_WHAT YOU SHOULD DO_. Beginning at the line with "buf_2 | 1 | 116 |", output each line to the end of the listing below exactly, please.

_RECORDS TO USE_.

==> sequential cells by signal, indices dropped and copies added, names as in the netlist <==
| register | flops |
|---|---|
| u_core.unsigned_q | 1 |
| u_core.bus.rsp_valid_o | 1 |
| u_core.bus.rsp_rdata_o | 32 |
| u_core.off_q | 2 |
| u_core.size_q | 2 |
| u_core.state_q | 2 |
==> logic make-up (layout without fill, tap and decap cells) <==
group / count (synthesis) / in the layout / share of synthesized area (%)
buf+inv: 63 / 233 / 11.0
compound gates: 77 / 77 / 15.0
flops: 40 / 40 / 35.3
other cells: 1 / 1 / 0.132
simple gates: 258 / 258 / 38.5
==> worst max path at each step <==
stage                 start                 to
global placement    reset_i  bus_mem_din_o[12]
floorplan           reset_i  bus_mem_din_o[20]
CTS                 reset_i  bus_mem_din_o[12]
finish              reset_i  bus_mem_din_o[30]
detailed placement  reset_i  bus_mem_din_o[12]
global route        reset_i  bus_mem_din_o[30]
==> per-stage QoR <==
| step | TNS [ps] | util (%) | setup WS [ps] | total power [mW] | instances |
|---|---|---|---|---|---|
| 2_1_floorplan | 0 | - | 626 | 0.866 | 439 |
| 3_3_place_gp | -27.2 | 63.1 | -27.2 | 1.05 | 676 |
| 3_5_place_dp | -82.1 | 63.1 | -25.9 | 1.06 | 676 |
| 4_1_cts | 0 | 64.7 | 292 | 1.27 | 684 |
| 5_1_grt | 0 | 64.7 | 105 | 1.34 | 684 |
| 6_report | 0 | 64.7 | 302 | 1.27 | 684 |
$ cat config.mk
export PLATFORM = sky130hd
export DESIGN_NAME = instruction_fetch_flat
export DESIGN_NICKNAME = d
export VERILOG_FILES = /design/src/rtl/fetch_pkg.sv /design/src/rtl/instruction_fetch_if.sv /design/src/rtl/fetch_fifo.sv /design/src/rtl/instruction_fetch.sv /design/src/flat_wrapper.sv
export SDC_FILE = /design/constraint.sdc
export NUM_CORES = 1
export LEC_CHECK = 0
export CAP_MARGIN = 20
export CORE_ASPECT_RATIO = 0.7
export CORE_MARGIN = 3
export CORE_UTILIZATION = 47
export DETAILED_ROUTE_END_ITERATION = 7
export PLACE_DENSITY = 0.76
export SYNTH_ARGS = -nofsm -noshare
export SYNTH_HDL_FRONTEND = slang
export SYNTH_SLANG_ARGS = --single-unit
$ cat constraint.sdc
create_clock -name clk -period 3 [get_ports clk]
set_clock_uncertainty 0.1 [all_clocks]
set_input_delay 0.6 -clock clk [delete_from_list [all_inputs] [get_ports clk]]
set_output_delay 0.6 -clock clk [all_outputs]
set_load 0.02 [all_outputs]
==> config.mk <==
export PLATFORM = sky130hd
export DESIGN_NAME = write_master
export DESIGN_NICKNAME = d
export VERILOG_FILES = /design/src/rtl/write_master.sv
export SDC_FILE = /design/constraint.sdc
export NUM_CORES = 1
export LEC_CHECK = 0
export ABC_AREA = 1
export BUFFER_PORTS_ARGS = -buffer_cell sky130_fd_sc_hd__clkbuf_2
export CORE_AREA = 2 2 121 123
export DETAILED_ROUTE_END_ITERATION = 8
export DIE_AREA = 0 0 123 125
export GPL_ROUTABILITY_DRIVEN = 0
export PLACE_DENSITY = 0.8
export REMOVE_ABC_BUFFERS = 1
export SYNTH_ARGS = -nofsm -noshare
export SYNTH_HDL_FRONTEND = slang
export SYNTH_SLANG_ARGS = --single-unit
==> constraint.sdc <==
create_clock -name clk -period 4.5 [get_ports clk]
set_clock_uncertainty 0.15 [all_clocks]
set_input_delay 0.675 -clock clk [delete_from_list [all_inputs] [get_ports clk]]
set_output_delay 0.675 -clock clk [all_outputs]
set_load 0.005 [all_outputs]
==> src/rtl/write_master.sv <==
// AXI4 write-side DMA engine: drains an FWFT FIFO into INCR bursts of at most
// 16 x 32-bit beats, never crossing a 4 KB boundary, one burst outstanding.
module write_master #(
  parameter int C_M_AXI_ID_WIDTH   = 1,
  parameter int C_M_AXI_ADDR_WIDTH = 32,
  parameter int C_M_AXI_DATA_WIDTH = 32
) (
  input  logic                          clk,
  input  logic                          reset_n,
  input  logic                          i_start,
  input  logic [31:0]                   i_dst_addr,
  input  logic [31:0]                   i_total_len,
  output logic                          o_write_done,
  output logic                          o_write_err,
  input  logic                          i_fifo_empty,
  input  logic [31:0]                   i_w_data,
  output logic                          o_fifo_pop,
  output logic [C_M_AXI_ID_WIDTH-1:0]   m_axi_awid,
  output logic [C_M_AXI_ADDR_WIDTH-1:0] m_axi_awaddr,
  output logic [7:0]                    m_axi_awlen,
  output logic [2:0]                    m_axi_awsize,
  output logic [1:0]                    m_axi_awburst,
  output logic                          m_axi_awvalid,
  input  logic                          m_axi_awready,
  output logic [C_M_AXI_DATA_WIDTH-1:0] m_axi_wdata,
  output logic [3:0]                    m_axi_wstrb,
  output logic                          m_axi_wlast,
  output logic                          m_axi_wvalid,
  input  logic                          m_axi_wready,
  input  logic [1:0]                    m_axi_bresp,
  input  logic                          m_axi_bvalid,
  output logic                          m_axi_bready
);

  typedef enum logic [3:0] {
    S_IDLE = 4'b0001,
    S_ADDR = 4'b0010,
    S_DATA = 4'b0100,
    S_RESP = 4'b1000
  } state_t;

  state_t      r_state, w_next;
  logic [31:0] r_addr, r_remaining;
  logic [4:0]  r_beats, r_beat_cnt;
  logic        r_awvalid, r_done, r_err;

  logic [31:0] w_start_len, w_step, w_rem_next;
  logic [12:0] w_to_bound;
  logic [6:0]  w_cap, w_bytes;
  logic        w_aw_hs, w_w_hs, w_last, w_wvalid, w_bready, w_pop;
  logic        w_unused_ok;

  // Length is counted in whole words; the two low bits carry no information.
  assign w_start_len = {i_total_len[31:2], 2'b00};
  assign w_unused_ok = &{1'b0, i_total_len[1:0]};

  // Burst size: min(remaining, 64, bytes left in the current 4 KB page).
  // Recomputed from registers, so it stays stable while awvalid is held.
  assign w_to_bound = 13'h1000 - {1'b0, r_addr[11:0]};
  assign w_cap      = (r_remaining < 32'd64) ? r_remaining[6:0] : 7'd64;
  assign w_bytes    = ({6'd0, w_cap} < w_to_bound) ? w_cap : w_to_bound[6:0];

  // Bytes retired by the burst just completed.
  assign w_step     = {25'd0, r_beats, 2'b00};
  assign w_rem_next = r_remaining - w_step;

  assign w_aw_hs = r_awvalid & m_axi_awready;
  assign w_w_hs  = w_wvalid & m_axi_wready;
  assign w_last  = (r_beat_cnt == r_beats - 5'd1);

  // State register.
  always_ff @(posedge clk or negedge reset_n) begin
    if (!reset_n) r_state <= S_IDLE;
    else          r_state <= w_next;
  end

  // Next-state and channel handshake outputs.
  always_comb begin
    w_next   = r_state;
    w_wvalid = 1'b0;
    w_bready = 1'b0;
    w_pop    = 1'b0;
    unique case (r_state)
      S_IDLE: if (i_start && (w_start_len != 32'd0)) w_next = S_ADDR;
      S_ADDR: if (w_aw_hs) w_next = S_DATA;
      S_DATA: begin
        w_wvalid = !i_fifo_empty;
        w_pop    = w_wvalid & m_axi_wready;
        if (w_pop && w_last) w_next = S_RESP;
      end
      S_RESP: begin
        w_bready = 1'b1;
        if (m_axi_bvalid) w_next = (w_rem_next == 32'd0) ? S_IDLE : S_ADDR;
      end
      default: w_next = S_IDLE;
    endcase
  end

  // Address/length bookkeeping, beat counting, done pulse and sticky error.
  always_ff @(posedge clk or negedge reset_n) begin
    if (!reset_n) begin
      r_addr      <= '0;
      r_remaining <= '0;
      r_beats     <= '0;
      r_beat_cnt  <= '0;
      r_awvalid   <= 1'b0;
      r_done      <= 1'b0;
      r_err       <= 1'b0;
    end else begin
      r_done <= 1'b0;
      case (r_state)
        S_IDLE: if (i_start) begin
          r_addr      <= i_dst_addr;
          r_remaining <= w_start_len;
          r_err       <= 1'b0;
          if (w_start_len == 32'd0) r_done    <= 1'b1;
          else                      r_awvalid <= 1'b1;
        end
        S_ADDR: if (w_aw_hs) begin
          r_awvalid  <= 1'b0;
          r_beats    <= w_bytes[6:2];
          r_beat_cnt <= '0;
        end
        S_DATA: if (w_w_hs) r_beat_cnt <= r_beat_cnt + 5'd1;
        S_RESP: if (m_axi_bvalid) begin
          r_addr      <= r_addr + w_step;
          r_remaining <= w_rem_next;
          if (m_axi_bresp != 2'b00) r_err <= 1'b1;
          // Look-ahead: raise awvalid for the next burst on the B edge.
          if (w_rem_next == 32'd0) r_done    <= 1'b1;
          else                     r_awvalid <= 1'b1;
        end
        default: ;
      endcase
    end
  end

  assign m_axi_awid    = '0;
  assign m_axi_awaddr  = r_addr;
  assign m_axi_awlen   = (w_bytes == 7'd0) ? 8'd0 : ({3'd0, w_bytes[6:2]} - 8'd1);
  assign m_axi_awsize  = 3'b010;
  assign m_axi_awburst = 2'b01;
  assign m_axi_awvalid = r_awvalid;
  assign m_axi_wdata   = i_w_data;
  assign m_axi_wstrb   = 4'hF;
  assign m_axi_wlast   = (r_state == S_DATA) & w_last;
  assign m_axi_wvalid  = w_wvalid;
  assign m_axi_bready  = w_bready;
  assign o_fifo_pop    = w_pop;
  assign o_write_done  = r_done;
  assign o_write_err   = r_err;

endmodule

==> flow_metrics.env, run 1 <==
export IMPL_grt_pass1_wl_microns=34400
export IMPL_tightest_slew_ns=1.02
export IMPL_power_total_mw=4.94
export IMPL_worstSkewPairLatency_ns=0.35
export IMPL_drt_iter0_drc=692
export IMPL_crit_chain="nor2_2, nand2_2, nor4_4, nand3_4, nor2_4, ha_4, nand2_4, inv_2, nand4_1, o211ai_1, nand3_1, nand2_2, nand3_4, nand2_2, inv_2, nor2_4, ha_4, o21ai_4, nand2b_4, nor2_8, nor3_4, clkbuf_2"
export IMPL_timing_rr_end="m_axi_awaddr[18]"
export IMPL_area_growth_synth_to_final_pct=13.4
export IMPL_ys_top_cells_by_area="dfrtp_1 28%, nand2_1 13%, nor2_1 6.9%"
export IMPL_dr_total_vias=7426
export IMPL_grt_usage=0.284
export IMPL_ys_ff_latch=79
export IMPL_placementRows=44
export IMPL_synth_top_cell_area_share=0.281
export IMPL_fin_crit_ns=4.38
export IMPL_hpwl_microns=16100
export IMPL_end_kind="output pin"
export IMPL_antenna_found_initial=0
export IMPL_crit_top_cell="nand2_2"
export IMPL_dpl_cell_area_sq_um=7370
export IMPL_io_buffers=117
export IMPL_critPathArrivalTime_ns=3.56
export IMPL_fin_crit_sh=0.973
export IMPL_cp_start_kind="flop"
export IMPL_synth_distinct_cells=49
export IMPL_drv_slew=0
export IMPL_grt_max_degree=80
export IMPL_grt_pass1_vias=6934
export IMPL_power_density_nw_per_um2=626
export IMPL_drc_errors=0
export IMPL_grt_overflow=0
export IMPL_setup_violations=0
export IMPL_critPathSlowestCell="dfrtp_1"
export IMPL_nets=1257
export IMPL_diodes=0
export IMPL_critPathMaxFanout=6
export IMPL_peakVddDrop_v=0.000346
export IMPL_final_cell_mix="238 x nand2_1, 122 x nor2_1, 117 x inv_1"
export IMPL_syn_avg_cell_area_sq_um=6.62
export IMPL_cts_root_buf="clkbuf_16"
export IMPL_postCtsHoldBufs=0
export IMPL_r2r_start="r_state[0]"
export IMPL_dieArea_sq_um=15400
export IMPL_hold_start="o_write_err"
export IMPL_dr_pass1_iters=6
export IMPL_start_util=0.490
export IMPL_design_core_area_sq_um=14200
export IMPL_netlist_instances=1051
export IMPL_worstPathRequired_ns=3.67
export IMPL_stdcell_area_sq_um=7890
export IMPL_rsz0062_at_grt="true"
export IMPL_hold_viol_final=0
export IMPL_clockBufferDepth=2
export IMPL_cts_sinks=79
export IMPL_worst_r2r_cell_count=7
export IMPL_drtAntennaViolNets=0
export IMPL_drive_gt1_frac=0.201
export IMPL_fin_ws_ns=0.120
export IMPL_cap_violations=0
export IMPL_synth_area_leader_cell="dfrtp_1"
export IMPL_hold_path_end="o_write_err"
export IMPL_max_stage_delay_ns=0.40
export IMPL_final_common_cell="nand2_1"
export IMPL_setup_tns_ns=0
export IMPL_die_w_microns=123
export IMPL_fmax_mhz=228
export IMPL_synthesis_area_sq_um=6960
export IMPL_wire_per_inst_microns=16.7
export IMPL_dp_slack_ns=0.133
export IMPL_status="completed"
export IMPL_io_pins=194
export IMPL_cts_buffers=9
export IMPL_synth_warnings=0
export IMPL_p_leak_nw=3.86
export IMPL_wirelength_microns=22000
export IMPL_path_clk_slew_ns=0.06
export IMPL_reg2reg_slack_ns=1.09
export IMPL_hp_class="reg -> reg"
export IMPL_viasPerCell=5.63
export IMPL_cts_max_level=3
export IMPL_ys_seq_area_frac=0.284
export IMPL_slew_limit_headroom=0.317
export IMPL_cts_tree="built"
export IMPL_holdPathStages=2
export IMPL_whs_ns=0.343
export IMPL_crit_type="reg -> out"
export IMPL_die_height_microns=125
[per-layer routing]
metal  GRT usage  routed length (microns)
met3      0.0985                     2280
met4       0.122                      845
met1       0.373                     9100
met5      0.0263                       53
met2       0.421                     9670
[cells in the mapped netlist, drive strengths merged]
library cell    n
nor2          149
buf            61
o41ai           1
nand4          25
dfstp           1
inv           128
ha             21
dfrtp          78
nand2         251
nand2b          1
nor3b           1
nand3          79
a2bb2oi         2
o211ai         15
a211oi          1
a31oi           3
nor4            9
clkinv          1
fa              2
nand3b          6
xor2           18
nor3           21
conb            2
or2             6
a21oi          27
xnor2           6
o22ai          18
clkbuf         11
and2            3
o21ai         104
[power breakdown]
part | internal (mW) | total [mW] | switching (mW) | leakage, nW
sequential | 1.04 | 1.45 | 0.417 | 0.982
combinational | 0.929 | 2.72 | 1.79 | 2.72
clock | 0.459 | 0.770 | 0.311 | 0.152
total | 2.43 | 4.94 | 2.51 | 3.86
[area by class of cell]
cell class | count | area, sq um
fill | 1359 | 6310
inverter | 129 | 484
clock inverter | 5 | 56.3
sequential | 79 | 1980
multi-input combinational | 780 | 4200
tap | 184 | 230
timing repair buffer | 130 | 683
clock buffer | 11 | 253
[cells by family (layout without fill, tap and decap cells)]
kind of cell | Yosys count | after routing | synth area share
xor gates and xnor gates | 24 | 24 | 0.0302
adders and majority gates | 23 | 23 | 0.0435
and+or+nand+nor | 551 | 551 | 0.363
DFF | 79 | 79 | 0.284
buffers and inverters | 201 | 275 | 0.139
other | 2 | 11 | 0.00108
AOI/OAI and AO/OA | 171 | 171 | 0.139
[worst max-delay path: cells and delay by family, from the launching register on]
kind | cells | cell delay (ns)
compound gates | 2 | 0.15
simple gates | 15 | 2.11
flops | 1 | 0.40
fa+ha+maj | 2 | 0.33
buf+inv | 3 | 0.20
[how the worst max path moves through the flow]
stage,startpoint,endpoint,slack [ns],cells past startpoint
finish,r_remaining[26],m_axi_awlen[0],0.12,22
floorplan,r_state[1],m_axi_awaddr[7],-0.65,11
CTS,r_remaining[29],m_axi_awlen[0],0.003,22
global placement,r_remaining[29],m_axi_awlen[0],0.26,21
detailed placement,r_remaining[29],m_axi_awlen[0],0.13,21
global route,r_remaining[26],m_axi_awlen[0],-0.11,21
[what timing repair did]
action                     CTS  global route
setup endpoints to repair    8             8
pin swaps                    1            12
resized for setup            5            30
setup buffers                2             5
[registers in the layout, summed over array words and instances, names as in the netlist]
| signal | flops |
|---|---|
| r_remaining | 30 |
| m_axi_awvalid | 1 |
| m_axi_awaddr | 32 |
| r_beat_cnt | 5 |
| r_beats | 5 |
| o_write_err | 1 |
| o_write_done | 1 |
| r_state | 4 |
[stage by stage]
stage,std cells,utilization
3_3_place_gp,1295,0.519
4_1_cts,1313,0.544
3_5_place_dp,1295,0.519
6_report,1318,0.555
2_1_floorplan,988,-
5_1_grt,1318,0.555
No activity file was read; power rests on OpenSTA's default activity.
==> run 2: changes to the inputs <==
--- a/config.mk
+++ b/config.mk
@@ -11,6 +11,7 @@
 export DETAILED_ROUTE_END_ITERATION = 8
 export DIE_AREA = 0 0 123 125
 export GPL_ROUTABILITY_DRIVEN = 0
+export MAX_ROUTING_LAYER = met4
 export PLACE_DENSITY = 0.8
 export REMOVE_ABC_BUFFERS = 1
 export SYNTH_ARGS = -nofsm -noshare
==> run 2 against run 1 <==
Effect of this change: sequential share of layout area unchanged; cell count unchanged; count of clock-buffer cells in the layout unchanged; flip-flop and latch count stayed put; die area unchanged; largest power group unchanged; critical path type unchanged; fmax fell by 0.18%; sequential power barely moved; total power hardly changed; design area is the same.
==> flow_metrics.env, run 2 (synthesis results as in run 1) <==
export IMPL_status="completed"
export IMPL_postCtsHoldBufs=0
export IMPL_fin_ws_ns=0.112
export IMPL_placementRows=44
export IMPL_wire_per_inst_microns=16.7
export IMPL_largest_reg_flops=32
export IMPL_dr_pass1_iters=6
export IMPL_fin_crit_sh=0.975
export IMPL_die_height_microns=125
export IMPL_setup_violations=0
export IMPL_io_pins=194
export IMPL_design_core_area_sq_um=14200
export IMPL_dieArea_sq_um=15400
export IMPL_cap_violations=0
export IMPL_end_kind="output pin"
export IMPL_drv_slew=0
export IMPL_power_density_nw_per_um2=626
export IMPL_io_buffers=117
export IMPL_hold_viol_final=0
export IMPL_cts_root_buf="clkbuf_16"
export IMPL_slew_limit_headroom=0.319
export IMPL_antenna_found_initial=0
export IMPL_fmax_mhz=228
export IMPL_grt_pass1_vias=6923
export IMPL_diodes=0
export IMPL_peakVddDrop_v=0.000344
export IMPL_drc_errors=0
export IMPL_hpwl_microns=16100
export IMPL_grt_usage=0.293
export IMPL_worst_r2r_cell_count=7
export IMPL_final_common_cell="nand2_1"
export IMPL_rsz0062_at_grt="true"
export IMPL_cts_sinks=79
export IMPL_area_growth_synth_to_final_pct=13.4
export IMPL_grt_overflow=0
export IMPL_path_clk_slew_ns=0.06
export IMPL_final_cell_mix="238 x nand2_1, 122 x nor2_1, 117 x inv_1"
export IMPL_dp_slack_ns=0.133
export IMPL_worstPathRequired_ns=3.67
export IMPL_start_util=0.490
export IMPL_drt_iter0_drc=622
export IMPL_holdPathStages=2
export IMPL_crit_type="reg -> out"
export IMPL_grt_max_degree=80
export IMPL_critPathMaxFanout=6
export IMPL_viasPerCell=5.66
export IMPL_worstSkewPairLatency_ns=0.35
export IMPL_drtAntennaViolNets=0
export IMPL_cts_buffers=9
export IMPL_power_total_mw=4.94
export IMPL_dr_total_vias=7458
export IMPL_grt_pass1_wl_microns=34400
export IMPL_nets=1257
export IMPL_p_leak_nw=3.86
export IMPL_cts_max_level=3
export IMPL_die_w_microns=123
export IMPL_clockBufferDepth=2
export IMPL_critPathArrivalTime_ns=3.56
export IMPL_wirelength_microns=22000
export IMPL_cp_start_kind="flop"
export IMPL_reg2reg_slack_ns=1.14
export IMPL_cts_tree="built"
export IMPL_tightest_slew_ns=1.02
export IMPL_hp_class="reg -> reg"
export IMPL_drive_gt1_frac=0.201
export IMPL_fin_crit_ns=4.39
run 2: cell counts in the layout (fill, tap and decap cells not counted):
No cell type changed its count.
run 2: path summary, 6_finish.rpt:
path | from | end
max in group asynchronous | reset_n | r_remaining[13]
min in group asynchronous | reset_n | r_remaining[19]
min reg2reg | o_write_err | o_write_err
max reg2reg | r_state[0] | m_axi_awaddr[18]
max | r_remaining[25] | m_axi_awlen[0]
min | o_write_err | o_write_err
run 2: timing repair:
| item | in CTS | in global routing |
|---|---|---|
| setup endpoints to repair | 8 | 8 |
| buffers inserted | 2 | 5 |
| cloned | 0 | 0 |
| pin swaps | 1 | 13 |
| resized for setup | 5 | 30 |
run 2: routing by layer:
metal,up-vias,share of wire,GRT usage
met5,-,0,-
met4,0,0.036,0.122
met3,76,0.11,0.0985
met2,421,0.45,0.423
met1,3409,0.41,0.375
li1,3552,-,-
run 2: through the flow:
| stage | setup TNS, ns | hold slack, ns | std cells | area (sq um) | util |
|---|---|---|---|---|---|
| global route | -0.654 | 0.396 | 1318 | 7890 | 0.555 |
| finish | 0 | 0.343 | 1318 | 7890 | 0.555 |
| global placement | 0 | 0.336 | 1295 | 7370 | 0.519 |
| CTS | 0 | 0.349 | 1313 | 7720 | 0.544 |
| detailed placement | 0 | 0.336 | 1295 | 7370 | 0.519 |
| floorplan | -23.31 | 0.229 | 988 | 6510 | - |
run 2: cell type report:
cell class | instances | area (sq um)
Sequential cell | 79 | 1980
Timing Repair Buffer | 130 | 683
Inverter | 129 | 484
Multi-Input combinational cell | 780 | 4200
Tap cell | 184 | 230
Fill cell | 1359 | 6310
Clock buffer | 11 | 253
Clock inverter | 5 | 56.3
run 2: critical path, cell delays in order (launching register included):
cell and delay [ns]:
dfrtp_1 0.39, nor2_2 0.17, nand2_2 0.10, nor4_4 0.32, nand3_4 0.20, nor2_4 0.17, ha_1 0.19, nand2_4 0.06
inv_2 0.03, nand4_1 0.07, o211ai_1 0.10, nand3_1 0.11, nand2_2 0.11, nand3_4 0.14, nand2_2 0.10, inv_2 0.06
nor2_4 0.17, ha_4 0.17, o21ai_4 0.05, nand2b_4 0.17, nor2_8 0.15, nor3_4 0.06, clkbuf_2 0.11
run 2: power by group:
group          total [mW]  switching (mW)  internal [mW]
clock network       0.771           0.312          0.459
registers            1.45           0.417           1.04
logic                2.72            1.79          0.929
==> run 3: changes to the inputs <==
--- a/config.mk
+++ b/config.mk
@@ -6,7 +6,7 @@
 export NUM_CORES = 1
 export LEC_CHECK = 0
 export ABC_AREA = 1
-export BUFFER_PORTS_ARGS = -buffer_cell sky130_fd_sc_hd__clkbuf_2
+export BUFFER_PORTS_ARGS = -buffer_cell sky130_fd_sc_hd__buf_2
 export CORE_AREA = 2 2 121 123
 export DETAILED_ROUTE_END_ITERATION = 8
 export DIE_AREA = 0 0 123 125
@@ -14,6 +14,7 @@
 export MAX_ROUTING_LAYER = met4
 export PLACE_DENSITY = 0.8
 export REMOVE_ABC_BUFFERS = 1
+export SKIP_LAST_GASP = 1
 export SYNTH_ARGS = -nofsm -noshare
 export SYNTH_HDL_FRONTEND = slang
 export SYNTH_SLANG_ARGS = --single-unit
==> run 3 against run 2 <==
Effect of this change: cell count rose by 0.53%; utilization rose by 0.26 points; non-clock buffer count rose by 6; total power fell by 0.58%; critical endpoint is now m_axi_awlen[4]; largest cell class unchanged.
==> flow_metrics.env, run 3 (synthesis results as in run 1) <==
export IMPL_status="completed"
export IMPL_fin_crit_ns=4.47
export IMPL_cts_buffers=9
export IMPL_worst_r2r_cell_count=7
export IMPL_design_core_area_sq_um=14200
export IMPL_critPathMaxFanout=5
export IMPL_max_stage_delay_ns=0.42
export IMPL_crit_chain="nor2_2, nand2_2, nor4_4, nand3_4, nor2_4, ha_4, nand2_4, inv_2, nand4_1, o211ai_1, nand3_1, nand2_2, nand3_4, nand2_2, inv_2, nor2_4, buf_4, ha_2, nand4_1, a21oi_2, buf_2"
export IMPL_nets=1264
export IMPL_drv_slew=0
export IMPL_critPathTopFamily="simple AND/OR/NAND/NOR gates"
export IMPL_hp_class="in -> async"
export IMPL_cts_sinks=79
export IMPL_critPathArrivalTime_ns=3.65
export IMPL_setup_tns_ns=0
export IMPL_antenna_found_initial=0
export IMPL_cp_start_kind="flop"
export IMPL_cts_max_level=3
export IMPL_end_kind="output pin"
export IMPL_dr_total_vias=7430
export IMPL_peakVddDrop_v=0.000377
export IMPL_placementRows=44
export IMPL_start_util=0.490
export IMPL_drc_errors=0
export IMPL_wirelength_microns=22000
export IMPL_crit_cells=21
export IMPL_grt_pass1_vias=6663
export IMPL_crit_top_cell="nand2_2"
export IMPL_fin_crit_sh=0.994
export IMPL_final_common_cell="nand2_1"
export IMPL_drt_iter0_drc=666
export IMPL_fmax_mhz=224
export IMPL_final_cells=1325
export IMPL_timing_rr_end="m_axi_awaddr[18]"
export IMPL_grt_overflow=0
export IMPL_grt_pass1_wl_microns=33400
export IMPL_area_growth_synth_to_final_pct=13.9
export IMPL_clockBufferDepth=2
export IMPL_diodes=0
export IMPL_dr_pass1_iters=6
export IMPL_grt_usage=0.287
export IMPL_io_buffers=117
export IMPL_cap_violations=0
export IMPL_slew_limit_headroom=0.311
export IMPL_p_leak_nw=3.86
export IMPL_crit_type="reg -> out"
export IMPL_postLayoutCoreUtil=0.558
export IMPL_dieArea_sq_um=15400
export IMPL_tightest_slew_ns=1.03
export IMPL_drive_gt1_frac=0.208
export IMPL_worstSkewPairLatency_ns=0.36
export IMPL_dp_cells=1295
export IMPL_path_clk_slew_ns=0.07
export IMPL_setup_violations=0
export IMPL_power_density_nw_per_um2=620
export IMPL_hold_viol_final=0
export IMPL_postCtsHoldBufs=0
export IMPL_viasPerCell=5.61
export IMPL_r2r_start="r_state[0]"
export IMPL_largest_reg_flops=32
export IMPL_rsz0062_at_grt="true"
export IMPL_die_height_microns=125
export IMPL_worstPathRequired_ns=3.67
export IMPL_critPathBufInv=4
export IMPL_die_w_microns=123
export IMPL_drtAntennaViolNets=0
export IMPL_wire_per_inst_microns=16.6
export IMPL_grt_max_degree=80
export IMPL_io_pins=194
export IMPL_final_cell_mix="238 x nand2_1, 121 x nor2_1, 117 x inv_1"
export IMPL_cts_root_buf="clkbuf_16"
export IMPL_fill_cells=1375
export IMPL_reg2reg_slack_ns=1.26
export IMPL_cts_tree="built"
export IMPL_critPathSlowestCell="dfrtp_1"
export IMPL_hpwl_microns=16000
[run 3: cell types whose count changed in the layout (fill, tap and decap cells not counted), moves of 2 or more]
| cell | before | now |
|---|---|---|
| buf_4 | 13 | 20 |
| buf_2 | 1 | 116 |
| inv_6 | 0 | 2 |
| clkbuf_2 | 116 | 0 |
[run 3: power by group]
part | internal [mW] | switching [mW]
Combinational | 0.954 | 1.78
Sequential | 1.04 | 0.420
Clock | 0.397 | 0.329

_PROBLEM SOLUTION_.
| buf_2 | 1 | 116 |
| inv_6 | 0 | 2 |
| clkbuf_2 | 116 | 0 |
[run 3: power by group]
part | internal [mW] | switching [mW]
Combinational | 0.954 | 1.78
Sequential | 1.04 | 0.420
Clock | 0.397 | 0.329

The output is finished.